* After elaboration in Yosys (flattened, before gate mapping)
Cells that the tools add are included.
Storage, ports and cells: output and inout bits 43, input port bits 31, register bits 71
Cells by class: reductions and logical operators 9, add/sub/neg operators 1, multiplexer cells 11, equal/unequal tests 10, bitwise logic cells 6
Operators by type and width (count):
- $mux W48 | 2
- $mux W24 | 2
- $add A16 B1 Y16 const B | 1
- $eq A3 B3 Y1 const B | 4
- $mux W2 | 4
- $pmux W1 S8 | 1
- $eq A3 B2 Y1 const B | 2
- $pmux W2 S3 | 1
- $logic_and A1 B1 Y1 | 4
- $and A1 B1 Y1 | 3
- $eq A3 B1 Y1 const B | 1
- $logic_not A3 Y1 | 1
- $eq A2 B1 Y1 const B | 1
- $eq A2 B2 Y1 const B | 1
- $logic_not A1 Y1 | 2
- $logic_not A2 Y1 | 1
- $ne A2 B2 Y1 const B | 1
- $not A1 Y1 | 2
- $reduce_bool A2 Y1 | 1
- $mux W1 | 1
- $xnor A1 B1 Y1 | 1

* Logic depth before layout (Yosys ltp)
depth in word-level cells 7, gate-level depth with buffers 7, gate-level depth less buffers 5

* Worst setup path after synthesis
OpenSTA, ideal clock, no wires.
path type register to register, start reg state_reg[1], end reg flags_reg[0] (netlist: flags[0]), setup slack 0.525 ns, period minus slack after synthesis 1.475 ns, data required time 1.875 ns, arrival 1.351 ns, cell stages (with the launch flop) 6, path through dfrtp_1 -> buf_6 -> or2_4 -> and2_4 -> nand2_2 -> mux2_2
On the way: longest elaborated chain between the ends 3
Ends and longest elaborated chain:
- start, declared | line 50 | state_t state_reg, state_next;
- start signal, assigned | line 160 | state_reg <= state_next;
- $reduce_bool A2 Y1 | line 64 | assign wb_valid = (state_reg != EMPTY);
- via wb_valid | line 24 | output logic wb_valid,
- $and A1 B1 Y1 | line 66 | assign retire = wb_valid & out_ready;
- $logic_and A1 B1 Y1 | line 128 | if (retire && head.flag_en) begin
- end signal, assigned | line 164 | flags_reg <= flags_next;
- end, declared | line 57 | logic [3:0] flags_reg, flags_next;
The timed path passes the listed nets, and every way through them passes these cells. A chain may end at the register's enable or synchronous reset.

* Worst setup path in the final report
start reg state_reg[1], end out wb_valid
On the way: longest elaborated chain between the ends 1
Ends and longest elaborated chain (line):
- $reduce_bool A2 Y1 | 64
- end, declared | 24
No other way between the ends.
**src/rtl/as_pc_unit_pkg.sv**
```systemverilog
// rtl/as_pc_unit_pkg.sv - shared types and constants for the program-counter unit
// Purpose: FSM state encoding, default instruction-address width and sequential PC step.
// Ports: none (package).
package as_pc_unit_pkg;

    localparam int iaddr_width = 64;
    localparam int PC_STEP     = 4;

    typedef enum logic [1:0] {
        PC_BOOT,
        PC_RUN,
        PC_PEND
    } pc_state_t;

endpackage

```
**src/rtl/as_pc_sel.sv**
```systemverilog
// rtl/as_pc_sel.sv - combinational next-PC priority mux with redirect alignment check
// Purpose: chooses the next PC and next pending-redirect contents from trap, redirect,
//          pending and sequential sources; flags rejected misaligned redirect targets.
// Ports:
//   active_i         unit is out of BOOT (RUN or PEND)
//   stall_i          hold PC, latch redirects
//   fetch_gnt_i      imem accepted the current fetch
//   redirect_v_i/pc  branch/jump redirect
//   trap_v_i/pc      trap entry (target trusted, never alignment-checked)
//   pc_i             current PC
//   pending_v_i/pc   latched redirect from an earlier stall
//   fetch_req_o      fetch request valid
//   pc_nxt_o         PC for the next cycle
//   pending_v_nxt_o  pending valid for the next cycle
//   pending_pc_nxt_o pending target for the next cycle
//   misalign_o       current redirect is being rejected as misaligned
module as_pc_sel
    import as_pc_unit_pkg::*;
#(
    parameter int PC_W    = iaddr_width,
    parameter int ALIGN_C = 0
) (
    input  logic            active_i,
    input  logic            stall_i,
    input  logic            fetch_gnt_i,
    input  logic            redirect_v_i,
    input  logic [PC_W-1:0] redirect_pc_i,
    input  logic            trap_v_i,
    input  logic [PC_W-1:0] trap_pc_i,
    input  logic [PC_W-1:0] pc_i,
    input  logic            pending_v_i,
    input  logic [PC_W-1:0] pending_pc_i,
    output logic            fetch_req_o,
    output logic [PC_W-1:0] pc_nxt_o,
    output logic            pending_v_nxt_o,
    output logic [PC_W-1:0] pending_pc_nxt_o,
    output logic            misalign_o
);

    logic misaligned;
    logic redirect_ok;

    assign misaligned  = (ALIGN_C != 0) ? redirect_pc_i[0] : (redirect_pc_i[1:0] != 2'b00);
    // A rejected target behaves as if no redirect arrived at all.
    assign redirect_ok = redirect_v_i && !misaligned;
    assign fetch_req_o = active_i && !stall_i;

    always_comb begin
        pc_nxt_o         = pc_i;
        pending_v_nxt_o  = pending_v_i;
        pending_pc_nxt_o = pending_pc_i;
        misalign_o       = 1'b0;
        if (active_i) begin
            if (trap_v_i) begin
                // Trap beats everything, even a stall, and kills any latched redirect.
                pc_nxt_o        = trap_pc_i;
                pending_v_nxt_o = 1'b0;
            end else begin
                misalign_o = redirect_v_i && misaligned;
                if (stall_i) begin
                    if (redirect_ok) begin
                        pending_pc_nxt_o = redirect_pc_i;
                        pending_v_nxt_o  = 1'b1;
                    end
                end else if (redirect_ok) begin
                    // A fresh redirect is younger than the pending one, so it wins.
                    pc_nxt_o        = redirect_pc_i;
                    pending_v_nxt_o = 1'b0;
                end else if (pending_v_i) begin
                    pc_nxt_o        = pending_pc_i;
                    pending_v_nxt_o = 1'b0;
                end else if (fetch_gnt_i) begin
                    pc_nxt_o = pc_i + PC_W'(PC_STEP);
                end
            end
        end
    end

endmodule

```
**src/rtl/as_pc_unit.sv**
```systemverilog
// rtl/as_pc_unit.sv - fetch program-counter unit with boot delay and stall-safe redirects
// Purpose: holds the fetch PC, issues fetch requests, and keeps redirects that arrive
//          during a stall until the stall releases.
// Ports:
//   clk_i, rst_i (async, active-high)
//   stall_i                       decode back-pressure
//   redirect_v_i, redirect_pc_i   branch/jump redirect
//   trap_v_i, trap_pc_i           trap / mret entry
//   fetch_req_o, fetch_pc_o       fetch request and address (registered PC)
//   fetch_gnt_i                   imem accept
//   misalign_o, misalign_addr_o   one-cycle reject pulse and last rejected target
//   booting_o                     high in BOOT
module as_pc_unit
    import as_pc_unit_pkg::*;
#(
    parameter int              PC_W       = iaddr_width,
    parameter logic [PC_W-1:0] RESET_VEC  = '0,
    parameter int              BOOT_DELAY = 2,
    parameter int              ALIGN_C    = 0
) (
    input  logic            clk_i,
    input  logic            rst_i,
    input  logic            stall_i,
    input  logic            redirect_v_i,
    input  logic [PC_W-1:0] redirect_pc_i,
    input  logic            trap_v_i,
    input  logic [PC_W-1:0] trap_pc_i,
    output logic            fetch_req_o,
    output logic [PC_W-1:0] fetch_pc_o,
    input  logic            fetch_gnt_i,
    output logic            misalign_o,
    output logic [PC_W-1:0] misalign_addr_o,
    output logic            booting_o
);

    localparam logic [3:0] BOOT_CNT = 4'(BOOT_DELAY);

    pc_state_t       state_q, state_d;
    logic [3:0]      boot_cnt_q, boot_cnt_d;
    logic [PC_W-1:0] pc_q, pc_nxt;
    logic [PC_W-1:0] pending_pc_q, pending_pc_nxt;
    logic            pending_v_nxt;
    logic            misalign_nxt;
    logic            misalign_q;
    logic [PC_W-1:0] misalign_addr_q;

    as_pc_sel #(
        .PC_W    (PC_W),
        .ALIGN_C (ALIGN_C)
    ) u_sel (
        .active_i         (state_q != PC_BOOT),
        .stall_i          (stall_i),
        .fetch_gnt_i      (fetch_gnt_i),
        .redirect_v_i     (redirect_v_i),
        .redirect_pc_i    (redirect_pc_i),
        .trap_v_i         (trap_v_i),
        .trap_pc_i        (trap_pc_i),
        .pc_i             (pc_q),
        .pending_v_i      (state_q == PC_PEND),
        .pending_pc_i     (pending_pc_q),
        .fetch_req_o      (fetch_req_o),
        .pc_nxt_o         (pc_nxt),
        .pending_v_nxt_o  (pending_v_nxt),
        .pending_pc_nxt_o (pending_pc_nxt),
        .misalign_o       (misalign_nxt)
    );

    always_ff @(posedge clk_i or posedge rst_i) begin
        if (rst_i) begin
            state_q         <= PC_BOOT;
            boot_cnt_q      <= '0;
            pc_q            <= RESET_VEC;
            pending_pc_q    <= '0;
            misalign_q      <= 1'b0;
            misalign_addr_q <= '0;
        end else begin
            state_q      <= state_d;
            boot_cnt_q   <= boot_cnt_d;
            pc_q         <= pc_nxt;
            pending_pc_q <= pending_pc_nxt;
            misalign_q   <= misalign_nxt;
            if (misalign_nxt) begin
                misalign_addr_q <= redirect_pc_i;
            end
        end
    end

    // PEND is exactly "a latched redirect is waiting", so the pending-valid flag is the state.
    always_comb begin
        state_d    = state_q;
        boot_cnt_d = boot_cnt_q;
        case (state_q)
            PC_BOOT: begin
                if (boot_cnt_q == BOOT_CNT) begin
                    state_d = PC_RUN;
                end else begin
                    boot_cnt_d = boot_cnt_q + 4'd1;
                end
            end
            PC_RUN, PC_PEND: begin
                state_d = pending_v_nxt ? PC_PEND : PC_RUN;
            end
            default: state_d = PC_BOOT;
        endcase
    end

    assign fetch_pc_o      = pc_q;
    assign misalign_o      = misalign_q;
    assign misalign_addr_o = misalign_addr_q;
    assign booting_o       = (state_q == PC_BOOT);

endmodule

```
**config.mk**
```make
export PLATFORM = sky130hd
export DESIGN_NAME = as_pc_unit
export DESIGN_NICKNAME = d
export VERILOG_FILES = /design/src/rtl/as_pc_unit_pkg.sv /design/src/rtl/as_pc_sel.sv /design/src/rtl/as_pc_unit.sv
export SDC_FILE = /design/constraint.sdc
export NUM_CORES = 1
export LEC_CHECK = 0
export BUFFER_PORTS_ARGS = -buffer_cell sky130_fd_sc_hd__buf_2
export CAP_MARGIN = 20
export CORE_MARGIN = 5
export CORE_UTILIZATION = 50
export DETAILED_ROUTE_END_ITERATION = 16
export GPL_ROUTABILITY_DRIVEN = 0
export PLACE_DENSITY = 0.82
export SLEW_MARGIN = 20
export SYNTH_ARGS = -nofsm -noshare
export SYNTH_HDL_FRONTEND = slang
export SYNTH_SLANG_ARGS = --single-unit
```
**constraint.sdc**
```tcl
create_clock -name clk_i -period 11.8 [get_ports clk_i]
set_input_delay 0.59 -clock clk_i [delete_from_list [all_inputs] [get_ports clk_i]]
set_output_delay 0.59 -clock clk_i [all_outputs]
set_load 0.05 [all_outputs]
```
==> results of run 1 <==
[logic make-up after synthesis]
logic type / synth area share [%]
AO/OA/AOI/OAI: 16.76
XOR/XNOR: 1.942
adder cells (fa/ha/maj): 0.6936
buffers and inverters: 3.341
flip-flops: 46.01
multiplexers: 7.514
AND/OR/NAND/NOR: 23.73
[sequential cells by signal, summed over array words and instances, names as in the netlist]
| name | cells |
|---|---|
| boot_cnt_q | 4 |
| misalign_o | 1 |
| fetch_pc_o | 64 |
| pending_pc_q | 64 |
| misalign_addr_o | 64 |
| state_q | 2 |
[synth_stat cells, types with 3 or more instances]
master	instances	area share (%)
buf_1	13	0.45
a31oi_1	4	0.23
a211oi_1	10	0.69
and3_1	19	1.1
dfrtp_1	199	46
a32o_1	5	0.46
o211ai_1	12	0.83
clkbuf_1	63	2.2
xnor2_1	17	1.4
a21oi_1	90	4.2
mux2i_1	7	0.65
and2_1	3	0.17
a2bb2oi_1	13	1.1
nand4_1	25	1.4
o31ai_1	19	1.3
a311oi_1	4	0.32
nor2_1	59	2.0
nand2b_1	15	0.87
buf_2	4	0.18
inv_1	14	0.49
mux2_2	66	6.9
or2_2	3	0.17
a221o_1	3	0.28
and4_1	5	0.40
nand3_1	47	2.2
nor3_1	14	0.65
or4_1	3	0.21
a21o_1	3	0.21
o22ai_1	9	0.52
or3_1	32	1.8
xor2_1	7	0.57
o21ai_0	107	4.9
ha_1	6	0.69
nor4_1	10	0.58
o41ai_1	5	0.40
nand2_1	303	11
[where the power goes]
group          internal (mW)  total [mW]  switching [mW]
Clock                  0.361       0.649           0.289
Sequential             0.942        1.20           0.262
Combinational          0.407        1.52            1.11
Total                   1.71        3.37            1.66
[layer usage]
layer	track usage [%]	vias up
met5	0	-
li1	-	4874
met3	6.379	67
met1	37.22	5113
met2	44.91	520
met4	8.972	2
[how the worst max path moves through the flow]
stage	end	slack, ps	cells past startpoint
6_report	fetch_pc_o[62]$_DFFE_PP0P_	8720	9
4_1_cts	fetch_pc_o[62]$_DFFE_PP0P_	8740	8
3_5_place_dp	fetch_pc_o[52]$_DFFE_PP0P_	8420	9
5_1_grt	fetch_pc_o[62]$_DFFE_PP0P_	8500	9
3_3_place_gp	fetch_pc_o[52]$_DFFE_PP0P_	8480	9
2_1_floorplan	boot_cnt_q[0]$_DFFE_PP0P_	5780	1
[per-stage QoR]
step                      cell area [µm²]  power [mW]  setup slack [ps]  utilization, %
after global routing                12970       3.536              8499           61.34
after detailed placement            12330       2.722              8423           58.30
final                               12980       3.369              8725           61.36
after CTS                           12970       3.367              8739           61.32
after global placement              12330       2.681              8480           58.30
after floorplan                     10820       2.291              5784               -
[final cells by class]
cell class / instances / share of cell area (%)
multi-input cells: 958 / 42.51
flip-flops and latches: 199 / 38.37
repair buffers: 278 / 10.99
clock buffers: 17 / 3.277
well taps: 275 / 2.651
clock inverters: 15 / 1.648
inverters: 15 / 0.5013
diodes: 3 / 0.05784
==> reports/metrics.yaml, run 1 <==
logic_synthesis:
  synthCells: 1252
  ys_seq_area_share_pct: 46.01
  ys.flop_type: "dfrtp_1"
  syn_nets: 1392
  synth.avg_cell_area_um2: 8.644
  synth-edff-count: 0
  synthDistinctLibCells: 63
  syn-cell-area_um2: 10820
  ys_seq_elements: 199
  synth_warnings: 0
  async_reset_ff_share_pct: 100.0
clock_network:
  postCtsResizedCells: 0
  clkSinkCount: 199
  cts-root-buf: "clkbuf_16"
  ctsHoldBuffers: 0
  cts_tree: "done"
  clockBufferDepth: 2
  clk_pin_slew_ps: 70
  cts_setup_buffers: 0
  worst_skew_pair.late_latency_ps: 450
  numCtsBuffers: 17
  htree_num_levels: 4
critical_path:
  critPathArrivalTime_ps: 3410
  critical_path.slowest_cell: "nand2_1"
  worstReg2RegEnd: "fetch_pc_o[62]$_DFFE_PP0P_"
  crit_fanout: 45
  critPathKind: "reg -> reg"
  reg2reg_slack_ps: 8720
  required_ps: 12140
  setup.worst_path.start_class: "flop"
  worstSetupEndpointType: "flop"
  startpoint: "state_q[0]$_DFFE_PP0N_"
  critical-path-top-delay-family: "simple AND/OR/NAND/NOR gates"
  timing.rr.start: "state_q[0]$_DFFE_PP0N_"
  slowest_delay_ps: 620
  crit_buf_inv: 3
  crit_chain: "inv_1, ha_1, inv_2, buf_4, nand2_1, a21oi_1, nor2_1, a311o_1, and3_1"
  rr_worst_depth: 9
final_layout:
  layout-drive-gt1-share_pct: 26.65
  fillers: 1831
  ff_latch_area_um2: 4980
  area_growth_pct: 19.93
  mostFrequentLayoutCells: "nand2_1 (303), buf_2 (264), dfrtp_1 (199), o21ai_0 (107), a21oi_1 (90)"
  final_common_cell: "nand2_1"
  multi_input_area_um2: 5518
  instances_no_fill: 1760
  finalNetCount: 1609
place:
  dp_hpwl_mm: 23.74
  post-place-cells: 1725
  portBuffers: 264
sta:
  post-route-period-util_pct: 26.06
  tns_ps: 0
  worst_pin_slew_ps: 1067
  fin_crit_ps: 3075
  hold_violations: 0
  slew_violations: 0
  final.setup_skew_ps: 9.500
  setup_viol: 0
  relSlewSlack_pct: 28.85
  hold_slack_ps: 315.2
  fmax_ghz: 0.3252
  rsz0062_at_grt: "no"
pwr:
  power_density_nw_per_um2: 259.6
  peakVddDrop_v: 0.0001613
  power_leakage_nw: 6.076
job:
  drv_cap: 0
detailed_routing:
  avgRoutedWirePerCell_um: 19.75
  remaining_drc_errors: 0
  routed-wl-met2_mm: 16.46
  dr.pass1.iters: 6
  drtIter0Drc: 930
  highest_layer: "met5"
  viasPerCell: 6.009
  finalWirelength_mm: 34.77
  num_vias: 10580
  wl_met3_mm: 3.442
  antenna_left: 0
  wl_met1_mm: 14.01
global_route:
  antenna_found_initial: 2
  grt_pass1_vias: 10290
  grt-ovfl-total: 0
  grt_max_degree: 129
  grt_use_total_pct: 27.74
  grt_pass1_wl_mm: 54.74
floorplan:
  fp.dieH_um: 157.1
  rows: 53
  num_io_pins: 265
  fp.coreArea_um2: 21150
  die-area_um2: 24690
  die_w_um: 157.1
  initial_core_util_pct: 51.16
min_path:
  hold_path.class: "in -> async"
status:
  status: "finished clean"
Note: power is estimated with default switching activity, not from simulation.
==> run 2, diff against run 1 <==
--- a/config.mk
+++ b/config.mk
@@ -5,13 +5,14 @@
 export SDC_FILE = /design/constraint.sdc
 export NUM_CORES = 1
 export LEC_CHECK = 0
+export ABC_AREA = 1
 export BUFFER_PORTS_ARGS = -buffer_cell sky130_fd_sc_hd__buf_2
 export CAP_MARGIN = 20
 export CORE_MARGIN = 5
 export CORE_UTILIZATION = 50
 export DETAILED_ROUTE_END_ITERATION = 16
 export GPL_ROUTABILITY_DRIVEN = 0
-export PLACE_DENSITY = 0.82
+export PLACE_DENSITY = 0.85
 export SLEW_MARGIN = 20
 export SYNTH_ARGS = -nofsm -noshare
 export SYNTH_HDL_FRONTEND = slang
==> constraint.sdc (replaced) <==
create_clock -name clk_i -period 2.8 [get_ports clk_i]
set_input_delay 0.14 -clock clk_i [delete_from_list [all_inputs] [get_ports clk_i]]
set_output_delay 0.14 -clock clk_i [all_outputs]
set_load 0.05 [all_outputs]
==> run 2 against run 1 <==
  * Via count grew 19%
  * Flip-flop and latch count unchanged
  * Total power rose to 4.4 times the previous value
  * Non-clock buffer count up 34
  * Critical path depth up 3
  * Worst setup slack got worse by 8400 ps
  * Sequential power rose to 4.3 times the previous value
  * Final cell count increased by 34%
  * Sequential share of layout area decreased by 3.2 points
  * Core utilization increased by 0.89 points
==> reports/metrics.yaml, run 2 <==
critical_path:
  setup.worst_path.start_class: "flop"
  worstSetupEndpointType: "flop"
  required_ps: 3140
  crit_chain: "ha_1, nand2_1, nor2_1, nand2_1, nor2_1, nand2_1, o21ai_0, nand3_1, nand2_1, nand2_1, nand2_1, nand2_1"
  crit_path_frequent_cell: "nand2_1"
  critical_path.slowest_cell: "nor2_1"
  critPathArrivalTime_ps: 2790
  critPathKind: "reg -> reg"
  crit_fanout: 6
  slowest_delay_ps: 480
status:
  status: "finished clean"
final_layout:
  instances_no_fill: 2354
  final_common_cell: "nand2_1"
  finalNetCount: 2168
  mostFrequentLayoutCells: "nand2_1 (582), nor2_1 (357), buf_2 (264), o21ai_0 (225), dfrtp_1 (199)"
  finish.utilization_pct: 62.25
  design_area_um2: 14180
  layout-drive-gt1-share_pct: 16.27
  diodes: 0
  area_growth_pct: 22.21
clock_network:
  worst_skew_pair.late_latency_ps: 450
  numCtsBuffers: 17
  clkSinkCount: 199
  cts_tree: "done"
  ctsHoldBuffers: 25
  clk_pin_slew_ps: 80
  clockBufferDepth: 2
  htree_num_levels: 4
  cts-root-buf: "clkbuf_16"
  cts_setup_buffers: 0
  postCtsResizedCells: 0
logic_synthesis:
  ys.flop_type: "dfrtp_1"
  synth-edff-count: 0
  syn-cell-area_um2: 11600
  ys_seq_area_share_pct: 42.92
  synth_top_area_share_pct: 42.92
  synth_area_leaders: "dfrtp_1 (43%), nand2_1 (19%), nor2_1 (12%), o21ai_0 (9.7%), inv_1 (6.0%)"
  synth_most_common_cell: "nand2_1"
  synthDistinctLibCells: 33
  synth_top_area_cell: "dfrtp_1"
  ys_seq_elements: 199
  synth_warnings: 0
  async_reset_ff_share_pct: 100.0
  syn_nets: 1916
  synthCells: 1776
  synth.avg_cell_area_um2: 6.533
  synthTopCellsByCount: "nand2_1 (584), nor2_1 (357), o21ai_0 (225)"
place:
  post-place-cells: 2296
  portBuffers: 264
  dpl_worst_slack_ps: 425.1
  postPlaceCellArea_um2: 13280
  dp_hpwl_mm: 27.45
job:
  drv_cap: 0
sta:
  fmax_ghz: 0.4076
  rsz0062_at_grt: "no"
  relSlewSlack_pct: 29.38
  worst_slack_ps: 346.6
  slew_violations: 0
  post-route-period-util_pct: 87.62
  worst_pin_slew_ps: 1050
  final.setup_skew_ps: 14.62
  setup_viol: 0
  tns_ps: 0
  hold_slack_ps: 0.8055
  hold_violations: 0
  fin_crit_ps: 2453
global_route:
  antenna_found_initial: 0
  grt-ovfl-total: 0
  grt_pass1_wl_mm: 61.05
  grt_pass1_vias: 12090
  grt_max_degree: 74
  grt_use_total_pct: 28.65
floorplan:
  rows: 55
  fp.dieH_um: 162.3
  fp.coreArea_um2: 22780
  initial_core_util_pct: 50.94
  die_w_um: 162.3
  num_io_pins: 265
  die-area_um2: 26350
pwr:
  peakVddDrop_v: 0.0007107
  power_mw: 14.73
  power_density_nw_per_um2: 1039
  power_leakage_nw: 7.814
detailed_routing:
  antenna_left: 0
  drtIter0Drc: 1432
  remaining_drc_errors: 0
  finalWirelength_mm: 38.00
  num_vias: 12600
  viasPerCell: 5.353
  avgRoutedWirePerCell_um: 16.14
  dr.pass1.iters: 6
min_path:
  hold_path.class: "in -> reg"
[run 2: cell types whose count changed after synthesis, moves of 13 or more]
cell       before  now
o21ai_0       107  225
a2bb2oi_1      13    0
inv_1          14  186
nand4_1        25   12
o31ai_1        19    1
nor3_1         14    1
nand2b_1       15    0
and3_1         19    0
or3_1          32    0
nand2_1       303  584
a21oi_1        90    7
nand3_1        47   63
nor2_1         59  357
mux2_2         66    0
[run 2: kinds of logic after synthesis]
kind of cell | synth area share (%)
AOI/OAI and AO/OA | 11.47
xor gates and xnor gates | 1.812
adders and majority gates | 0.6470
buffers and inverters | 8.962
DFF | 42.92
and+or+nand+nor | 34.19
[run 2: path summary, 6_finish.rpt]
check	from	cells past startpoint	slack, ps	to
max	fetch_pc_o[3]$_DFFE_PP0P_	12	350	fetch_pc_o[56]$_DFFE_PP0P_
min	redirect_pc_i[39]	3	0.8	pending_pc_q[39]$_DFFE_PP0P_
max reg2reg	fetch_pc_o[3]$_DFFE_PP0P_	12	350	fetch_pc_o[56]$_DFFE_PP0P_
min reg2reg	misalign_addr_o[1]$_DFFE_PP0P_	2	470	misalign_addr_o[1]$_DFFE_PP0P_
max in group asynchronous	rst_i	5	1720	pending_pc_q[42]$_DFFE_PP0P_
min in group asynchronous	rst_i	3	270	misalign_addr_o[24]$_DFFE_PP0P_
[run 2: critical path: cells and delay by family, from the launching register on]
kind / cells / cell delay, ps
AO/OA/AOI/OAI: 1 / 230
adder cells (fa/ha/maj): 1 / 220
AND/OR/NAND/NOR: 10 / 1480
flip-flops: 1 / 420
[run 2: cell type report]
cell class                 instances  area (µm²)
clock buffer                      19       442.9
clock inverter                    13       186.4
fill                            2019        8598
inverter                         192       729.5
multi-input combinational       1306        5593
sequential                       199        4980
tap                              313       391.6
timing repair buffer             312        1857
[run 2: layer usage]
| layer | vias to the layer above | track usage [%] | wire [µm] |
|---|---|---|---|
| met5 | - | 0 | 0 |
| met4 | 0 | 13.76 | 1801 |
| met3 | 136 | 6.631 | 3711 |
| met2 | 709 | 45.60 | 17630 |
| met1 | 5772 | 37.06 | 14850 |
| li1 | 5984 | - | - |
[run 2: where the power goes]
part	total, mW	internal, mW	switching (mW)
Sequential	5.19	3.97	1.22
Combinational	6.86	1.70	5.16
Clock	2.68	1.46	1.21
Total	14.7	7.13	7.60
==> run 3, diff against run 2 <==
--- a/config.mk
+++ b/config.mk
@@ -12,7 +12,7 @@
 export CORE_UTILIZATION = 50
 export DETAILED_ROUTE_END_ITERATION = 16
 export GPL_ROUTABILITY_DRIVEN = 0
-export PLACE_DENSITY = 0.85
+export PLACE_DENSITY = 0.82
 export SLEW_MARGIN = 20
 export SYNTH_ARGS = -nofsm -noshare
 export SYNTH_HDL_FRONTEND = slang
==> constraint.sdc (replaced) <==
create_clock -name clk_i -period 2.5 [get_ports clk_i]
set_input_delay 0.125 -clock clk_i [delete_from_list [all_inputs] [get_ports clk_i]]
set_output_delay 0.125 -clock clk_i [all_outputs]
set_load 0.05 [all_outputs]
==> run 3 against run 2 <==
  * Largest power group unchanged
  * Clock-buffer cell count unchanged
  * Flip-flop and latch count unchanged
  * Critical path type unchanged
  * Worst hold slack gained 2.0 ps
  * Global-route usage decreased by 0.58 points
  * First-iteration DRC count is 11% lower
  * Highest routed layer unchanged
  * Via count fell by 0.95%
  * Non-clock buffer count rose by 21
  * Fmax grew 13%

********

#### PROBLEM DESCRIPTION:
Looking through the listing above, state how many of its lines contain the string "imem". Write only the number.

#### YOUR RESPONSE:
2